## src/README_unused.sv

```systemverilog
// Intentionally empty

```

## src/mesr_pkg.sv

```systemverilog
// Constants, types and state layout of the motion event status register group
//
// Operation
// - Wake-up source byte shows live sleep state: 0 active, 1 inactive, reset 0.
// - Activity-change and free-fall flags set on their events, reset 0.
// - Wake-up flag with X, Y, Z cause flags, all reset 0.
// - Any-tap flag plus single-tap and double-tap type flags, reset 0.
// - Tap sign bit, 0 positive, 1 negative, plus per-axis tap flags.
// - Orientation change flag plus six axis high/low threshold flags.
// - Single-write-complete flag reported from the auxiliary master.
// - Four not-acknowledge flags, one per external target 0 to 3.
// - Aux cycle done reads 1 when concluded, 0 while pending.
// - Long-counter, significant motion, tilt and step status mirrored.
// - Eight state machine event bits, one per machine.
// - Four classifier bits in low nibble, upper nibble reads 0.
// - Read-only signed 8-bit oscillator trim, 0.13 percent per step.
// - Timestamp tick period is 1/(46080*(1+0.0013*trim)) seconds.
// - Output rate is 7680*(1+0.0013*trim)/coefficient, coefficient 1024..1.
// - Basic interrupts produced only while interrupt enable bit is 1.
// - Timestamp counter runs only while enabled; read as four bytes.
// - Summary source read clears latched flags unless keep bit is 1.
// - Inactivity policy 00 irq only, 01 accel low power, 10/11 gyro too.
// - Pin level stamped into LSB of selected axes of chosen sensor.
// - Level trigger, level latch and accel extension enables, extend default 0.
// - Enable pattern 10 selects level trigger, 11 level latched mode.
// - Inactive accel rate field: 1.875, 15, 30, 60 Hz.
// - Latch config 1 holds interrupt flags, 0 passes them through.
package mesr_pkg;

  // ************************************************************
  // Register addresses
  // ************************************************************
  localparam logic [7:0] ADDR_SUMMARY   = 8'h1d;
  localparam logic [7:0] ADDR_TS0       = 8'h40;
  localparam logic [7:0] ADDR_TS3       = 8'h43;
  localparam logic [7:0] ADDR_WAKE      = 8'h45;
  localparam logic [7:0] ADDR_TAP       = 8'h46;
  localparam logic [7:0] ADDR_ORIENT    = 8'h47;
  localparam logic [7:0] ADDR_AUX       = 8'h48;
  localparam logic [7:0] ADDR_EMB       = 8'h49;
  localparam logic [7:0] ADDR_SM        = 8'h4a;
  localparam logic [7:0] ADDR_CLASS     = 8'h4b;
  localparam logic [7:0] ADDR_TRIM      = 8'h4f;
  localparam logic [7:0] ADDR_FUNC      = 8'h50;
  localparam logic [7:0] ADDR_STAMP     = 8'h51;

  // ************************************************************
  // Fields, masks and reset values
  // ************************************************************
  localparam logic [7:0] FUNC_WMASK     = 8'hcb;
  localparam logic [7:0] FUNC_RESET     = 8'h00;
  localparam int         FUNC_IRQ_EN    = 7;
  localparam int         FUNC_TS_EN     = 6;
  localparam int         FUNC_KEEP      = 3;
  localparam int         FUNC_POL_MSB   = 1;
  localparam int         FUNC_POL_LSB   = 0;
  localparam logic [7:0] STAMP_WMASK    = 8'h7f;
  localparam logic [7:0] STAMP_RESET    = 8'h0e;
  localparam int         STAMP_TRIG     = 6;
  localparam int         STAMP_LATCH    = 5;
  localparam int         STAMP_EXT      = 4;
  localparam int         STAMP_X        = 3;
  localparam int         STAMP_Y        = 2;
  localparam int         STAMP_Z        = 1;
  localparam int         STAMP_SEL      = 0;

  // ************************************************************
  // Timing
  // ************************************************************
  localparam int         CLK_HZ         = 40_000_000;
  localparam int         TS_TICK_HZ     = 46080;
  localparam int         TS_DIV_CYCLES  = CLK_HZ / TS_TICK_HZ;
  localparam logic [9:0] TS_DIV_LAST    = 10'(TS_DIV_CYCLES - 1);

  // ************************************************************
  // Types
  // ************************************************************
  typedef enum logic [1:0] {STAMP_OFF, STAMP_LEVEL_TRIG, STAMP_LEVEL_LATCH} mesr_stamp_mode_t;
  typedef enum logic [1:0] {POL_IRQ_ONLY, POL_ACCEL_LP, POL_GYRO_SLEEP,
                            POL_GYRO_OFF} mesr_policy_t;

  typedef struct packed {
    logic       activity_change;
    logic       freefall;
    logic       wakeup;
    logic [2:0] wake_axes;
    logic       tap_any;
    logic       single_tap;
    logic       double_tap;
    logic       tap_sign;
    logic [2:0] tap_axes;
    logic       orient_change;
    logic [5:0] orient_axes;
  } mesr_motion_evt_t;

  typedef struct packed {
    logic       single_write_complete;
    logic [3:0] target_noack;
    logic       aux_cycle_done;
  } mesr_aux_status_t;

  typedef struct packed {
    logic        valid;
    logic [15:0] x;
    logic [15:0] y;
    logic [15:0] z;
  } mesr_axes_t;

  typedef struct packed {
    logic [5:0]  wake_flags;
    logic [6:0]  tap_flags;
    logic [6:0]  orient_flags;
    logic [7:0]  func_en;
    logic [7:0]  stamp_cfg;
    logic [31:0] ts_count;
    logic [9:0]  ts_div;
    logic [1:0]  pin_sync;
    logic        pin_held;
    logic [7:0]  rdata;
    logic [2:0]  power;
    logic        irq;
    mesr_axes_t  gyro_out;
    mesr_axes_t  accel_out;
  } mesr_state_t;

endpackage : mesr_pkg

```

## src/mesr_top.sv

```systemverilog
// Event status, function enable and stamping register group
`timescale 1ns/1ps
module mesr_top (
  input  wire logic                      clk_sys_i,
  input  wire logic                      nrst_i,
  input  wire logic [7:0]                reg_addr_i,
  input  wire logic                      reg_wr_i,
  input  wire logic [7:0]                reg_wdata_i,
  input  wire logic                      reg_rd_i,
  output      logic [7:0]                reg_rdata_o,
  input  wire mesr_pkg::mesr_motion_evt_t motion_evt_i,
  input  wire logic                      sleep_state_i,
  input  wire logic                      latch_irq_config_i,
  input  wire logic [1:0]                inactive_accel_rate_i,
  input  wire mesr_pkg::mesr_aux_status_t aux_status_i,
  input  wire logic [7:0]                embedded_status_i,
  input  wire logic [7:0]                state_machine_event_bits_i,
  input  wire logic [3:0]                classifier_event_bits_i,
  input  wire logic [7:0]                oscillator_trim_value_i,
  input  wire logic                      data_enable_stamp_pin_i,
  input  wire mesr_pkg::mesr_axes_t      gyro_sample_i,
  input  wire mesr_pkg::mesr_axes_t      accel_sample_i,
  output      mesr_pkg::mesr_axes_t      gyro_out_o,
  output      mesr_pkg::mesr_axes_t      accel_out_o,
  output      logic                      basic_irq_o,
  output      logic                      accel_low_power_o,
  output      logic                      gyro_sleep_o,
  output      logic                      gyro_power_down_o,
  output      logic [1:0]                accel_inactive_rate_o
);

  mesr_pkg::mesr_state_t      s_reg;
  mesr_pkg::mesr_state_t      s_next;
  mesr_pkg::mesr_stamp_mode_t stamp_mode;
  mesr_pkg::mesr_policy_t     policy;
  logic                       rd_sum_clr;
  logic                       clr_wake;
  logic                       clr_tap;
  logic                       clr_orient;
  logic                       irq_en;
  logic [5:0]                 ev_wake;
  logic [6:0]                 ev_tap;
  logic [6:0]                 ev_orient;
  logic                       stamp_val;
  logic                       stamp_gyro;
  logic                       stamp_accel;

  // ************************************************************
  // Decode of configuration
  // ************************************************************
  always_comb begin
    irq_en = s_reg.func_en[mesr_pkg::FUNC_IRQ_EN];
    policy = mesr_pkg::mesr_policy_t'(s_reg.func_en[mesr_pkg::FUNC_POL_MSB:
                                                    mesr_pkg::FUNC_POL_LSB]);
    if ({s_reg.stamp_cfg[mesr_pkg::STAMP_TRIG], s_reg.stamp_cfg[mesr_pkg::STAMP_LATCH]}
        == 2'b10) begin
      stamp_mode = mesr_pkg::STAMP_LEVEL_TRIG;
    end else if ({s_reg.stamp_cfg[mesr_pkg::STAMP_TRIG],
                  s_reg.stamp_cfg[mesr_pkg::STAMP_LATCH]} == 2'b11) begin
      stamp_mode = mesr_pkg::STAMP_LEVEL_LATCH;
    end else begin
      stamp_mode = mesr_pkg::STAMP_OFF;
    end
    // Pin level only, or any high since the last sample in latched mode
    stamp_val   = (stamp_mode == mesr_pkg::STAMP_LEVEL_LATCH) ?
                  (s_reg.pin_held | s_reg.pin_sync[1]) : s_reg.pin_sync[1];
    stamp_gyro  = (stamp_mode != mesr_pkg::STAMP_OFF) &&
                  !s_reg.stamp_cfg[mesr_pkg::STAMP_SEL];
    stamp_accel = (stamp_mode != mesr_pkg::STAMP_OFF) &&
                  (s_reg.stamp_cfg[mesr_pkg::STAMP_SEL] ||
                   s_reg.stamp_cfg[mesr_pkg::STAMP_EXT]);
  end

  // ************************************************************
  // Event gating and clear-on-read
  // ************************************************************
  always_comb begin
    // Detectors are masked while basic interrupts are off
    ev_wake   = {motion_evt_i.activity_change, motion_evt_i.freefall,
                 motion_evt_i.wakeup, motion_evt_i.wake_axes} & {6{irq_en}};
    ev_tap    = {motion_evt_i.tap_any, motion_evt_i.single_tap, motion_evt_i.double_tap,
                 motion_evt_i.tap_sign, motion_evt_i.tap_axes} & {7{irq_en}};
    ev_orient = {motion_evt_i.orient_change, motion_evt_i.orient_axes} & {7{irq_en}};
    rd_sum_clr = reg_rd_i && (reg_addr_i == mesr_pkg::ADDR_SUMMARY) &&
                 !s_reg.func_en[mesr_pkg::FUNC_KEEP];
    clr_wake   = rd_sum_clr || (reg_rd_i && (reg_addr_i == mesr_pkg::ADDR_WAKE));
    clr_tap    = rd_sum_clr || (reg_rd_i && (reg_addr_i == mesr_pkg::ADDR_TAP));
    clr_orient = rd_sum_clr || (reg_rd_i && (reg_addr_i == mesr_pkg::ADDR_ORIENT));
  end

  // ************************************************************
  // Next state
  // ************************************************************
  always_comb begin
    s_next = s_reg;

    // Set wins over a clear arriving in the same cycle
    if (latch_irq_config_i) begin
      s_next.wake_flags   = (s_reg.wake_flags & ~{6{clr_wake}}) | ev_wake;
      s_next.tap_flags    = (s_reg.tap_flags & ~{7{clr_tap}}) | ev_tap;
      s_next.orient_flags = (s_reg.orient_flags & ~{7{clr_orient}}) | ev_orient;
    end else begin
      s_next.wake_flags   = ev_wake;
      s_next.tap_flags    = ev_tap;
      s_next.orient_flags = ev_orient;
    end

    // Reserved bits are forced low whatever the host writes
    if (reg_wr_i && (reg_addr_i == mesr_pkg::ADDR_FUNC)) begin
      s_next.func_en = reg_wdata_i & mesr_pkg::FUNC_WMASK;
    end
    if (reg_wr_i && (reg_addr_i == mesr_pkg::ADDR_STAMP)) begin
      s_next.stamp_cfg = reg_wdata_i & mesr_pkg::STAMP_WMASK;
    end

    // Tick is the nominal rate; trim tells software the true period
    if (s_reg.func_en[mesr_pkg::FUNC_TS_EN]) begin
      if (s_reg.ts_div == mesr_pkg::TS_DIV_LAST) begin
        s_next.ts_div   = 10'h000;
        s_next.ts_count = s_reg.ts_count + 32'h0000_0001;
      end else begin
        s_next.ts_div = s_reg.ts_div + 10'h001;
      end
    end else begin
      s_next.ts_div = 10'h000;
    end

    s_next.pin_sync = {s_reg.pin_sync[0], data_enable_stamp_pin_i};
    s_next.pin_held = s_reg.pin_sync[1] |
                      (s_reg.pin_held & ~(gyro_sample_i.valid | accel_sample_i.valid));

    s_next.gyro_out.valid = gyro_sample_i.valid;
    if (gyro_sample_i.valid) begin
      s_next.gyro_out.x = gyro_sample_i.x;
      s_next.gyro_out.y = gyro_sample_i.y;
      s_next.gyro_out.z = gyro_sample_i.z;
      if (stamp_gyro && s_reg.stamp_cfg[mesr_pkg::STAMP_X]) begin
        s_next.gyro_out.x[0] = stamp_val;
      end
      if (stamp_gyro && s_reg.stamp_cfg[mesr_pkg::STAMP_Y]) begin
        s_next.gyro_out.y[0] = stamp_val;
      end
      if (stamp_gyro && s_reg.stamp_cfg[mesr_pkg::STAMP_Z]) begin
        s_next.gyro_out.z[0] = stamp_val;
      end
    end
    s_next.accel_out.valid = accel_sample_i.valid;
    if (accel_sample_i.valid) begin
      s_next.accel_out.x = accel_sample_i.x;
      s_next.accel_out.y = accel_sample_i.y;
      s_next.accel_out.z = accel_sample_i.z;
      if (stamp_accel && s_reg.stamp_cfg[mesr_pkg::STAMP_X]) begin
        s_next.accel_out.x[0] = stamp_val;
      end
      if (stamp_accel && s_reg.stamp_cfg[mesr_pkg::STAMP_Y]) begin
        s_next.accel_out.y[0] = stamp_val;
      end
      if (stamp_accel && s_reg.stamp_cfg[mesr_pkg::STAMP_Z]) begin
        s_next.accel_out.z[0] = stamp_val;
      end
    end

    // Power policy acts only while the device is inactive
    s_next.power[0] = sleep_state_i && (policy != mesr_pkg::POL_IRQ_ONLY);
    s_next.power[1] = sleep_state_i && (policy == mesr_pkg::POL_GYRO_SLEEP);
    s_next.power[2] = sleep_state_i && (policy == mesr_pkg::POL_GYRO_OFF);

    s_next.irq = irq_en && (s_reg.wake_flags[5] | s_reg.wake_flags[4] |
                            s_reg.wake_flags[3] | s_reg.tap_flags[6] |
                            s_reg.orient_flags[6]);

    // Read data; status registers ignore writes
    if (reg_addr_i == mesr_pkg::ADDR_SUMMARY) begin
      s_next.rdata = {2'b00, s_reg.wake_flags[5], s_reg.orient_flags[6],
                      s_reg.tap_flags[4], s_reg.tap_flags[5],
                      s_reg.wake_flags[3], s_reg.wake_flags[4]};
    end else if ((reg_addr_i >= mesr_pkg::ADDR_TS0) &&
                 (reg_addr_i <= mesr_pkg::ADDR_TS3)) begin
      s_next.rdata = 8'(s_reg.ts_count >> {reg_addr_i[1:0], 3'b000});
    end else if (reg_addr_i == mesr_pkg::ADDR_WAKE) begin
      s_next.rdata = {1'b0, s_reg.wake_flags[5:4], sleep_state_i,
                      s_reg.wake_flags[3:0]};
    end else if (reg_addr_i == mesr_pkg::ADDR_TAP) begin
      s_next.rdata = {1'b0, s_reg.tap_flags};
    end else if (reg_addr_i == mesr_pkg::ADDR_ORIENT) begin
      s_next.rdata = {1'b0, s_reg.orient_flags};
    end else if (reg_addr_i == mesr_pkg::ADDR_AUX) begin
      s_next.rdata = {aux_status_i.single_write_complete, aux_status_i.target_noack,
                      2'b00, aux_status_i.aux_cycle_done};
    end else if (reg_addr_i == mesr_pkg::ADDR_EMB) begin
      s_next.rdata = {embedded_status_i[7], 1'b0, embedded_status_i[5:3], 3'b000};
    end else if (reg_addr_i == mesr_pkg::ADDR_SM) begin
      s_next.rdata = state_machine_event_bits_i;
    end else if (reg_addr_i == mesr_pkg::ADDR_CLASS) begin
      s_next.rdata = {4'h0, classifier_event_bits_i};
    end else if (reg_addr_i == mesr_pkg::ADDR_TRIM) begin
      s_next.rdata = oscillator_trim_value_i;
    end else if (reg_addr_i == mesr_pkg::ADDR_FUNC) begin
      s_next.rdata = s_reg.func_en;
    end else if (reg_addr_i == mesr_pkg::ADDR_STAMP) begin
      s_next.rdata = s_reg.stamp_cfg;
    end else begin
      s_next.rdata = 8'h00;
    end
  end

  // ************************************************************
  // State register
  // ************************************************************
  always_ff @(posedge clk_sys_i) begin
    if (!nrst_i) begin
      s_reg           <= '0;
      s_reg.func_en   <= mesr_pkg::FUNC_RESET;
      s_reg.stamp_cfg <= mesr_pkg::STAMP_RESET;
    end else begin
      s_reg <= s_next;
    end
  end

  assign reg_rdata_o           = s_reg.rdata;
  assign gyro_out_o            = s_reg.gyro_out;
  assign accel_out_o           = s_reg.accel_out;
  assign basic_irq_o           = s_reg.irq;
  assign accel_low_power_o     = s_reg.power[0];
  assign gyro_sleep_o          = s_reg.power[1];
  assign gyro_power_down_o     = s_reg.power[2];
  assign accel_inactive_rate_o = inactive_accel_rate_i;

endmodule : mesr_top

```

■ ■ ■ ■ ■ ■ ■

### Goal of the exercise
For each line above that contains the word "high", copy that line.

### Expected answer
// - Orientation change flag plus six axis high/low threshold flags.
    // Pin level only, or any high since the last sample in latched mode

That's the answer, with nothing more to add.